▶ **Records for this exercise**
/---
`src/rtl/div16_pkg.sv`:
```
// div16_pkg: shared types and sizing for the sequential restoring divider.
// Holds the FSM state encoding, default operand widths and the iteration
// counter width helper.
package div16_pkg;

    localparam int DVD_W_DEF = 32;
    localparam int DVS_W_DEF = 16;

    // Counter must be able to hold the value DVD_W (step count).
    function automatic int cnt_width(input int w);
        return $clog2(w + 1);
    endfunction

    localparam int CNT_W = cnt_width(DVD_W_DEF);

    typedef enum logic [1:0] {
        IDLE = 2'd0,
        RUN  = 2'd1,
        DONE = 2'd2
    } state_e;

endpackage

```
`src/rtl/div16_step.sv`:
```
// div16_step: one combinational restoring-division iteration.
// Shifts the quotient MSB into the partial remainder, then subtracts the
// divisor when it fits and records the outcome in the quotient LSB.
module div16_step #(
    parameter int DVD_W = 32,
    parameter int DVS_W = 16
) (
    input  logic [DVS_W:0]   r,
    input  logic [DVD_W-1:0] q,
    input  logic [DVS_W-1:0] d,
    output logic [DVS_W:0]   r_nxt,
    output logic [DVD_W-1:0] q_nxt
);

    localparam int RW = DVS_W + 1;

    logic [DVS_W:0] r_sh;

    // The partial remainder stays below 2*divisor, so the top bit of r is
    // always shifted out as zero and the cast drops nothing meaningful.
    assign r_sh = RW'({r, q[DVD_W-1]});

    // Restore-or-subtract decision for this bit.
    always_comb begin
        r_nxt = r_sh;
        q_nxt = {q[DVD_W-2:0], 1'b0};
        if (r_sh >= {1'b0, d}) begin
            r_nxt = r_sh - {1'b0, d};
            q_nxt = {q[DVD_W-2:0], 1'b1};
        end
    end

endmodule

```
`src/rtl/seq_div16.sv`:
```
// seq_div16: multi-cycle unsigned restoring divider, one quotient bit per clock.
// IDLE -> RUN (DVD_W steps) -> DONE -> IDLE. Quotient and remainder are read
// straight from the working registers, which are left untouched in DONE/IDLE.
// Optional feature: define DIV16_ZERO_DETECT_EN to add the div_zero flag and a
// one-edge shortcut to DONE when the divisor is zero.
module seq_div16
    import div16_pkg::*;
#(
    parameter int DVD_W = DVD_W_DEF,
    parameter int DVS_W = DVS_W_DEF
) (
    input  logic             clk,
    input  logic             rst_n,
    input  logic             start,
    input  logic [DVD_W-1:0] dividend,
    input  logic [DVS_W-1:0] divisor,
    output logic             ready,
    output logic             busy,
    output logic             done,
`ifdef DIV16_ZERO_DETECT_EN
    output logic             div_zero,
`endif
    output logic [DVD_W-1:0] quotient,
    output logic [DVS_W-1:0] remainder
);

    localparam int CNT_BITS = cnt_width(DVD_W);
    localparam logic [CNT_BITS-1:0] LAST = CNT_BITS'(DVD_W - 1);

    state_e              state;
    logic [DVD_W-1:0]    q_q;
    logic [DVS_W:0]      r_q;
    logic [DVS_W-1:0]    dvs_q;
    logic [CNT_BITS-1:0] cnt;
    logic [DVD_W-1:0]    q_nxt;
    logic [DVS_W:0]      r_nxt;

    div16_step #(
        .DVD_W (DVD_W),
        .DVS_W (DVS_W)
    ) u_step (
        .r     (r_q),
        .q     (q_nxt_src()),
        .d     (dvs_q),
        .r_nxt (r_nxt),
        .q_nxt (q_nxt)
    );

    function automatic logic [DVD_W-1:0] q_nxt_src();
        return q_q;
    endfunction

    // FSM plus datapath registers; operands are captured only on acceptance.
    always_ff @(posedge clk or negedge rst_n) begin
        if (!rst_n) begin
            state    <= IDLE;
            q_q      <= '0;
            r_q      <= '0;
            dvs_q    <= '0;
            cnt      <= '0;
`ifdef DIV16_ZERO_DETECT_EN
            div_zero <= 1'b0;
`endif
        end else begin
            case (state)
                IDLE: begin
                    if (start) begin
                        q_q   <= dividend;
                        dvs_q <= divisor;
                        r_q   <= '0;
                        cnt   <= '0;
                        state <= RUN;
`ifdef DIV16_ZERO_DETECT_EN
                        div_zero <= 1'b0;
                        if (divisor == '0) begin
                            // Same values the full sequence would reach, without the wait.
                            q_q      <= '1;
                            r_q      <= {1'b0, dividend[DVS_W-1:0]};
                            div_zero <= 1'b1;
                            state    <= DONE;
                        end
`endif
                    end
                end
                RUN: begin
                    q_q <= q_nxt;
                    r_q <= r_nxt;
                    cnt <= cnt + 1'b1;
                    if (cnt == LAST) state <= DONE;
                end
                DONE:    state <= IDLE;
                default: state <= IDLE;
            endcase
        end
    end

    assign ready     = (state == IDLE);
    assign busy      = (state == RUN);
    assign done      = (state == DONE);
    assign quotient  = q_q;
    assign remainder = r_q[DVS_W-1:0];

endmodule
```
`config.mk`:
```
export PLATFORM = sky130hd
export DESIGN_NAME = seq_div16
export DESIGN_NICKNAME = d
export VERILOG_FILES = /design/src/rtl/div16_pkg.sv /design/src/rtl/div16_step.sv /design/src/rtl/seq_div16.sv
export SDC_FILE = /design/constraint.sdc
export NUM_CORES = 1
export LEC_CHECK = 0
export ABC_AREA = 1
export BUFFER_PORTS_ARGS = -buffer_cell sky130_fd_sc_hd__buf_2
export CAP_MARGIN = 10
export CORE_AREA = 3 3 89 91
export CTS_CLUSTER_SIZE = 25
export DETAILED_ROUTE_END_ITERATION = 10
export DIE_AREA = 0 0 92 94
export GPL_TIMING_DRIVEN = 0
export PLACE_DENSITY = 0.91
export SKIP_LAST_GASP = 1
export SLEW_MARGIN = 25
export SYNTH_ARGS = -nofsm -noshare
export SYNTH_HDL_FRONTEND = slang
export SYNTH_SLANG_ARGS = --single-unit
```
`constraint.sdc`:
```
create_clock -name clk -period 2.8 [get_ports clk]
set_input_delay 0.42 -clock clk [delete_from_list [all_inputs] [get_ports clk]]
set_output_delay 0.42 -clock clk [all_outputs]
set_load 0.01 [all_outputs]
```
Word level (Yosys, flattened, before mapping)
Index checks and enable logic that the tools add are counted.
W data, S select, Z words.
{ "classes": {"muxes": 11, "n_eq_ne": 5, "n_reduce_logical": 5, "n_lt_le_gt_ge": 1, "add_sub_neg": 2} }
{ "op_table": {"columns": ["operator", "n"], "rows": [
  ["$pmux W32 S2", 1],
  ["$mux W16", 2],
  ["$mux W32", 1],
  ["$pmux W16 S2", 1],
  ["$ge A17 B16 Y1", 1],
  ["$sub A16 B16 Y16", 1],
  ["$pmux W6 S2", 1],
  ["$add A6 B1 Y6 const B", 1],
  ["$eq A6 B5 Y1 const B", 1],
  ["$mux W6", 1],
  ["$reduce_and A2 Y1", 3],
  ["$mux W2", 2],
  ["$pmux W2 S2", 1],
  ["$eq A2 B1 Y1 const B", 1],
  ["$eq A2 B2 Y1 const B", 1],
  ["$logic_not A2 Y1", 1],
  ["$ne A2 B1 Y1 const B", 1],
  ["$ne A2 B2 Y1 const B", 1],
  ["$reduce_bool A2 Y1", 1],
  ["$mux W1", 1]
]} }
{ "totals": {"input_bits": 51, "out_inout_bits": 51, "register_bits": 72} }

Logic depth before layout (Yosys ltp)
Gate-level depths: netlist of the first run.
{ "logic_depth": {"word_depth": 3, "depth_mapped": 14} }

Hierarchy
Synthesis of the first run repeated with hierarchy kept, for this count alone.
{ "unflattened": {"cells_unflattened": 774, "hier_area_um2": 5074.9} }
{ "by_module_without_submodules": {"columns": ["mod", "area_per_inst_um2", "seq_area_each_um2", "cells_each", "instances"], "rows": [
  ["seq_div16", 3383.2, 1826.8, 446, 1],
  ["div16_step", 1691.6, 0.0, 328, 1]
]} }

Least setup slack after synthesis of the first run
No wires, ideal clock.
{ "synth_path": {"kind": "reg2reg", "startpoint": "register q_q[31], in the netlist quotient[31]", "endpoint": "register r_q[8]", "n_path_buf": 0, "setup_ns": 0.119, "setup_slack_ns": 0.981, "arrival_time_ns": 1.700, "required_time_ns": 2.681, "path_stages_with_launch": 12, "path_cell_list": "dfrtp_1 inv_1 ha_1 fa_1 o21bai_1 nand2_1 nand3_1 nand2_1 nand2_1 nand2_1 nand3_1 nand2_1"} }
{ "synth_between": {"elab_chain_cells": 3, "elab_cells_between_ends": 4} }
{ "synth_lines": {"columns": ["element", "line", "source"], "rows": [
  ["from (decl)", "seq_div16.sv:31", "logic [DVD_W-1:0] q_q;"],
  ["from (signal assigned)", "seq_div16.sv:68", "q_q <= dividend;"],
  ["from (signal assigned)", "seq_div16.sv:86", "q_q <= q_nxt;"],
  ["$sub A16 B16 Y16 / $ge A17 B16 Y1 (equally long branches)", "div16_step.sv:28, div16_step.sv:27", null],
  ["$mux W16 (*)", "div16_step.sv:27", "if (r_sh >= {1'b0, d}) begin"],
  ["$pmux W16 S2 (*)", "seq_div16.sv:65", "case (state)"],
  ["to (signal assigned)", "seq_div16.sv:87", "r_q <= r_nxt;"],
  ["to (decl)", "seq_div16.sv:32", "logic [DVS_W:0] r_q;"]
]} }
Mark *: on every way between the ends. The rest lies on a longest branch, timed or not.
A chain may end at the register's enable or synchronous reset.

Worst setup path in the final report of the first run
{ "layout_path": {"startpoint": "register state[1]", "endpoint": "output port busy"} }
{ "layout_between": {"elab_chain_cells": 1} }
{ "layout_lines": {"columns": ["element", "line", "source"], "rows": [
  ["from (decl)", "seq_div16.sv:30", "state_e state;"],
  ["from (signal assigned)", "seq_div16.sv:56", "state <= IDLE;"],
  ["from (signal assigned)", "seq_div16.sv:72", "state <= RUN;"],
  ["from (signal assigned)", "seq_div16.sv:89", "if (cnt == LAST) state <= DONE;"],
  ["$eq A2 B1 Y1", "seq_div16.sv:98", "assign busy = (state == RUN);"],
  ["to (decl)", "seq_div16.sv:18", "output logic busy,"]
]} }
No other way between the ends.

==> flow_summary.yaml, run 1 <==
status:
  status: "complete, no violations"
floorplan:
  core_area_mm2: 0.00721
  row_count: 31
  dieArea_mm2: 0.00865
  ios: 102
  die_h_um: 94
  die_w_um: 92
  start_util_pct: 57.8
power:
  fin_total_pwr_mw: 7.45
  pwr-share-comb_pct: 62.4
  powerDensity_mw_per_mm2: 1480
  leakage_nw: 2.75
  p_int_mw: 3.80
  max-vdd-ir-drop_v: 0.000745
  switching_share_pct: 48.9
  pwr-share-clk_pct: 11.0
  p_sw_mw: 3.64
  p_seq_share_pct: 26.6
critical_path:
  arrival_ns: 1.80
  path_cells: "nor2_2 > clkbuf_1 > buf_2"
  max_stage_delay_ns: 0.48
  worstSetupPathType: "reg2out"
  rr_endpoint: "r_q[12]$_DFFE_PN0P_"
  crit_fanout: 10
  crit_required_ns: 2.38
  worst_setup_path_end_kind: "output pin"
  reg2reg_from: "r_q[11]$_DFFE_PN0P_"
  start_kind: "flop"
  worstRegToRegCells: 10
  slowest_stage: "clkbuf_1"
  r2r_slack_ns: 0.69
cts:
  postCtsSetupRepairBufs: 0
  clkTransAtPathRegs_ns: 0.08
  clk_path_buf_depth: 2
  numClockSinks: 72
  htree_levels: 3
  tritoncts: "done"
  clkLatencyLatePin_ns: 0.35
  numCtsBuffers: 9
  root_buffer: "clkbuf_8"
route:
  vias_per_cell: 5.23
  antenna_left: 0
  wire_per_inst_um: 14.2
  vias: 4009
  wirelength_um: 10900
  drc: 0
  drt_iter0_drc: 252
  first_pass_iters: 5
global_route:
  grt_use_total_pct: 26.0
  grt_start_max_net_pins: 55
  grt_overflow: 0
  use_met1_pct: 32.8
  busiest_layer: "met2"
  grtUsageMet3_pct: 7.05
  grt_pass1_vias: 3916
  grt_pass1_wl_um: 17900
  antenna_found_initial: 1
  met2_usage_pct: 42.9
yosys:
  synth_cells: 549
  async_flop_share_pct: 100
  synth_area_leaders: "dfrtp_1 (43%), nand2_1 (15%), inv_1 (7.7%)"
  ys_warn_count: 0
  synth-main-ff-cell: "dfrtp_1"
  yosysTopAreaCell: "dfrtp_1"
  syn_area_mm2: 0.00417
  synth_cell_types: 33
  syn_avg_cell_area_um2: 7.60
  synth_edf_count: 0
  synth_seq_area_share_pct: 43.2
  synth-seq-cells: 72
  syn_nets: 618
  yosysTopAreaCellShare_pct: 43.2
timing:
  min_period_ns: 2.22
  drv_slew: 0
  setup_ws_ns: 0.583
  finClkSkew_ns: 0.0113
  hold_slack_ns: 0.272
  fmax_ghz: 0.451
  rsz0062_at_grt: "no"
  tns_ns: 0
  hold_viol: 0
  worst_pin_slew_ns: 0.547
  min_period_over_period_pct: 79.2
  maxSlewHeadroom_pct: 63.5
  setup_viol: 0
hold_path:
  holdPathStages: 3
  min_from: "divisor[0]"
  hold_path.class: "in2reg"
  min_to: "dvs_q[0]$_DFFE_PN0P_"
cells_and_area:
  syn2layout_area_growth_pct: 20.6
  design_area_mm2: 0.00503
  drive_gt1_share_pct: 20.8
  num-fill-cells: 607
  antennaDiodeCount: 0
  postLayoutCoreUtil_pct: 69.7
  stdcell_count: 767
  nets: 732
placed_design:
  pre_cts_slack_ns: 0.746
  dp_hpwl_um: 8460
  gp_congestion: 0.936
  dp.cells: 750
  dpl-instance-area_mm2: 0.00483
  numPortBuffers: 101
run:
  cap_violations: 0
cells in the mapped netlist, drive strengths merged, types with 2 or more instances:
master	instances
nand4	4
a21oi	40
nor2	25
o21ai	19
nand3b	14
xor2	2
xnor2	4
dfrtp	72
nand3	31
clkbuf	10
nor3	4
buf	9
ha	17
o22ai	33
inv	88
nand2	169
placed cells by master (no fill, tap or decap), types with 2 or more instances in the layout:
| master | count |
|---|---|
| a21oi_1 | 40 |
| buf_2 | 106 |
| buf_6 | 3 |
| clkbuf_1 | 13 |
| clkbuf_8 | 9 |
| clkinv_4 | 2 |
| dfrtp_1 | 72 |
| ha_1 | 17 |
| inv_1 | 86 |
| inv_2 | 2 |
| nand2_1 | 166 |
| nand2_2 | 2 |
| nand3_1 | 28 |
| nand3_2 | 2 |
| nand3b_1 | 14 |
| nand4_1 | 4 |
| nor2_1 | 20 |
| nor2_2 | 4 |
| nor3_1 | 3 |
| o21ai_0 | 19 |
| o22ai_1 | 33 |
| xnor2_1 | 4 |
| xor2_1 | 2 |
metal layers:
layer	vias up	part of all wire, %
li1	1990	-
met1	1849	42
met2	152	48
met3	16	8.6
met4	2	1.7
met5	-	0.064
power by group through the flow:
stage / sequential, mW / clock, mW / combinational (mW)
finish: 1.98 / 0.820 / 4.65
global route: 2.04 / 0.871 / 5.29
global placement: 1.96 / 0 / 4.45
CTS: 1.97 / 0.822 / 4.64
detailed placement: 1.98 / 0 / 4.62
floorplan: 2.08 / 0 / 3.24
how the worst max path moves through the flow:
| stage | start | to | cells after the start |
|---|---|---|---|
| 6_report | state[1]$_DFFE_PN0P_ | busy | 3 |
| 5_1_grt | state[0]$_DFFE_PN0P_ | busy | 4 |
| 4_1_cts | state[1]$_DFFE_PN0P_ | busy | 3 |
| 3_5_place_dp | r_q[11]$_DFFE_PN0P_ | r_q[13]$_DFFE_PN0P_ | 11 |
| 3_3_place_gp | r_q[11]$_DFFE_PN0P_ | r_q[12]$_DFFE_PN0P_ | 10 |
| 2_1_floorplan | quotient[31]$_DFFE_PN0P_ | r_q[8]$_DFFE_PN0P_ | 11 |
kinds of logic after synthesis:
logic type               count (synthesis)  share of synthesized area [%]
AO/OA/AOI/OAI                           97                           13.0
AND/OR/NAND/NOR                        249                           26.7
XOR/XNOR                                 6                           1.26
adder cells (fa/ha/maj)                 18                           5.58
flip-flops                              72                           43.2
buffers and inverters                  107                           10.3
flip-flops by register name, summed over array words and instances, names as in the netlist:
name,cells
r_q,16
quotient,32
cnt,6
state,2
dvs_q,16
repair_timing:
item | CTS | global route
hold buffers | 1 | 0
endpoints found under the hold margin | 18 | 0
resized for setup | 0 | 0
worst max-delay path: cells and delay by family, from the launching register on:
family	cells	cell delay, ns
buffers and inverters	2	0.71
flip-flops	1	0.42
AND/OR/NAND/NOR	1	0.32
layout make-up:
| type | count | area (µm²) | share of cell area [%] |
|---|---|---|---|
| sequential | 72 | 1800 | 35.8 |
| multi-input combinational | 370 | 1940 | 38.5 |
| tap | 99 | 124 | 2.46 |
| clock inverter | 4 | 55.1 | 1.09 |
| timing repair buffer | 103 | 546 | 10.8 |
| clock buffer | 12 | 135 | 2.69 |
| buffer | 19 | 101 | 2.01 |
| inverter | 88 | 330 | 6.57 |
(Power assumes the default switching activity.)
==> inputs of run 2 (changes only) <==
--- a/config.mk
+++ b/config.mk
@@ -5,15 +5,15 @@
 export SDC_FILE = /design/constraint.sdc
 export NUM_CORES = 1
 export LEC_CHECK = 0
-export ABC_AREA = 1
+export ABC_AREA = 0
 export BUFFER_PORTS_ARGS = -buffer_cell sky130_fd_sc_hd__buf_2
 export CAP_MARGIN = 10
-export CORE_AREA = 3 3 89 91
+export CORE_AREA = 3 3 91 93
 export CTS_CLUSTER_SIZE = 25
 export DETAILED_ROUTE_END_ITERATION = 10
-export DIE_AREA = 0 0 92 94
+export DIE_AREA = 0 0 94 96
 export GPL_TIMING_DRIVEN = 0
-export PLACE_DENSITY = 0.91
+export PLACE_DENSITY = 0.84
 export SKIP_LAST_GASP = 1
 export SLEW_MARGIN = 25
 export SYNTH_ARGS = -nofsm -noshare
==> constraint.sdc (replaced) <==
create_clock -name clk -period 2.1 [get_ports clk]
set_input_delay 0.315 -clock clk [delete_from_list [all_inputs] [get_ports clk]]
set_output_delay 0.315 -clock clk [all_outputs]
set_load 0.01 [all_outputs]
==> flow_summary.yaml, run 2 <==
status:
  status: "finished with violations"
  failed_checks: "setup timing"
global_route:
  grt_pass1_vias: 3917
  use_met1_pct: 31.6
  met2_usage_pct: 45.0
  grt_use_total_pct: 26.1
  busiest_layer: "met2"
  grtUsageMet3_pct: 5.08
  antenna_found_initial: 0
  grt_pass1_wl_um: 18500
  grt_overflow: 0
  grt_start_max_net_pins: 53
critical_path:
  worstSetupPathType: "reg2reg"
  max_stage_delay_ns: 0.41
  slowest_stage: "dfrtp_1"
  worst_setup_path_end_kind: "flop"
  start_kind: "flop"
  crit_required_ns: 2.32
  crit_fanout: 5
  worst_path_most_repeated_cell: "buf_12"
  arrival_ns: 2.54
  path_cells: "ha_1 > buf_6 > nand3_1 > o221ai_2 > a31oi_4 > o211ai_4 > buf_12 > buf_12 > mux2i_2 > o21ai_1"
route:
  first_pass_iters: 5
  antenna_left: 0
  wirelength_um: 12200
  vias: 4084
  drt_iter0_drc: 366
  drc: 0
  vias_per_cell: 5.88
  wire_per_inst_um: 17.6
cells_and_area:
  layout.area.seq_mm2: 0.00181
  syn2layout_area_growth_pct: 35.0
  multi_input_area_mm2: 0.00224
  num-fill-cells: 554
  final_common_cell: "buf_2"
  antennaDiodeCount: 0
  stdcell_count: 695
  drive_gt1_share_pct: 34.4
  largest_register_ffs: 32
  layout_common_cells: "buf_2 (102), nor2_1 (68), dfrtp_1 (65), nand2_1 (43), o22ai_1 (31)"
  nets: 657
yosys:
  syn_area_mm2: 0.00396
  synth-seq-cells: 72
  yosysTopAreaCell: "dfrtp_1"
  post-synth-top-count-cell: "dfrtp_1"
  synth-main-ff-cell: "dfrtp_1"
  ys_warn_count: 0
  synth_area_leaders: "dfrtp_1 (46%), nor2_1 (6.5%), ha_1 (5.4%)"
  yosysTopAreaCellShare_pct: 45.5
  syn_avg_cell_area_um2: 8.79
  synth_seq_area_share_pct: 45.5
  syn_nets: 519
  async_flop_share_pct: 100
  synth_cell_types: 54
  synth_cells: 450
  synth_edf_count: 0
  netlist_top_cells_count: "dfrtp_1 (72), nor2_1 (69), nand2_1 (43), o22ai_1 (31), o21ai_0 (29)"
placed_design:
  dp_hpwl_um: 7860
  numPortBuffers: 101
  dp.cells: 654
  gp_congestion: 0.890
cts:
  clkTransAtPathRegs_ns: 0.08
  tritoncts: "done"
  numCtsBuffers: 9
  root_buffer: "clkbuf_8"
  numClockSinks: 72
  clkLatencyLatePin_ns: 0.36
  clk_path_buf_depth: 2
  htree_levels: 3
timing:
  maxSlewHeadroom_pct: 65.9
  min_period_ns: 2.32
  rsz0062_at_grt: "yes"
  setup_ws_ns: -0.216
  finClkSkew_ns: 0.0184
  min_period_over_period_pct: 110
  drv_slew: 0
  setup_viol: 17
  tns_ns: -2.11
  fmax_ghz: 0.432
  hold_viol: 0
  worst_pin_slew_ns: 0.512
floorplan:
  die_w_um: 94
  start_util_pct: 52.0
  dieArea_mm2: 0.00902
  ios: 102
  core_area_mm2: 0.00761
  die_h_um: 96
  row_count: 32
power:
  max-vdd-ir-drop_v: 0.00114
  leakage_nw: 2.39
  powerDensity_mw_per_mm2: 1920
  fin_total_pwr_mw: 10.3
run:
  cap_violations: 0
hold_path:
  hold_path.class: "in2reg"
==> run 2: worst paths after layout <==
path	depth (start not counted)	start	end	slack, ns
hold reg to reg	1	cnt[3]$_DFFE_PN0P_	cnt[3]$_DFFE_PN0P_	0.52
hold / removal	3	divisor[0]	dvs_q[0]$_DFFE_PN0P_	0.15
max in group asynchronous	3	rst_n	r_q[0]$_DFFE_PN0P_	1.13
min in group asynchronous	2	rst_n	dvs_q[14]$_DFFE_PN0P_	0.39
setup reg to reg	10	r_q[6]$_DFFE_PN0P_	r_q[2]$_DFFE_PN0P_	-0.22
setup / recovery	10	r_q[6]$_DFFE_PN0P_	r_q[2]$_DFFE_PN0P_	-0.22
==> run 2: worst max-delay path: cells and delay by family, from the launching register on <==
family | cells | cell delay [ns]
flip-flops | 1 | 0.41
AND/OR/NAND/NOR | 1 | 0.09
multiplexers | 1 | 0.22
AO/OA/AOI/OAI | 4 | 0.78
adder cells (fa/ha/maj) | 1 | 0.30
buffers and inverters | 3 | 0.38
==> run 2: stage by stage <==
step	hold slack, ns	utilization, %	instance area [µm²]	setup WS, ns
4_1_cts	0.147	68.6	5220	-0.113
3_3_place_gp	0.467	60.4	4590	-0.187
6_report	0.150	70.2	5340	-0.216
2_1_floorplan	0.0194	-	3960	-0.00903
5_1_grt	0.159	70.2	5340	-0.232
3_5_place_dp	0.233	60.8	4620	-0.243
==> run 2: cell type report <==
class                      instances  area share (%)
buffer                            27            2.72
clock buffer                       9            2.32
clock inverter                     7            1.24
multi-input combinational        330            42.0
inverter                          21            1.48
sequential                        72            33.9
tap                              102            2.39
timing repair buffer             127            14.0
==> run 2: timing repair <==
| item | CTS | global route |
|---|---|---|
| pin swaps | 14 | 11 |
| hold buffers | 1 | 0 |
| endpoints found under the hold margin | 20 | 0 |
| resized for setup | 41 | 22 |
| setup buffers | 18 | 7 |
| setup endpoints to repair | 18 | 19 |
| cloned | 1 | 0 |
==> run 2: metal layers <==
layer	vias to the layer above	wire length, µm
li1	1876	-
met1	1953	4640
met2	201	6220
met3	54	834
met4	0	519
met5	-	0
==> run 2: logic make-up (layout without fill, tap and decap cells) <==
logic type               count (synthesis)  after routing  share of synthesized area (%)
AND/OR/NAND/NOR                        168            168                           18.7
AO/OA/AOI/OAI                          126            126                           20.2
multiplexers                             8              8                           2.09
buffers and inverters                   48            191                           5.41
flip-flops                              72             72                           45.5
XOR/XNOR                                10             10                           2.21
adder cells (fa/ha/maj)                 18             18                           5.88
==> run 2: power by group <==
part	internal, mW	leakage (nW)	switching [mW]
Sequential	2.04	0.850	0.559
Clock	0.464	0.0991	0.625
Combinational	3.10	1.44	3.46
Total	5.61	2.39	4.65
\---
▶ **What this task involves**
Write out every line of the data that holds the word "resized".

▶ **Solved problem**
resized for setup | 0 | 0
| resized for setup | 41 | 22 |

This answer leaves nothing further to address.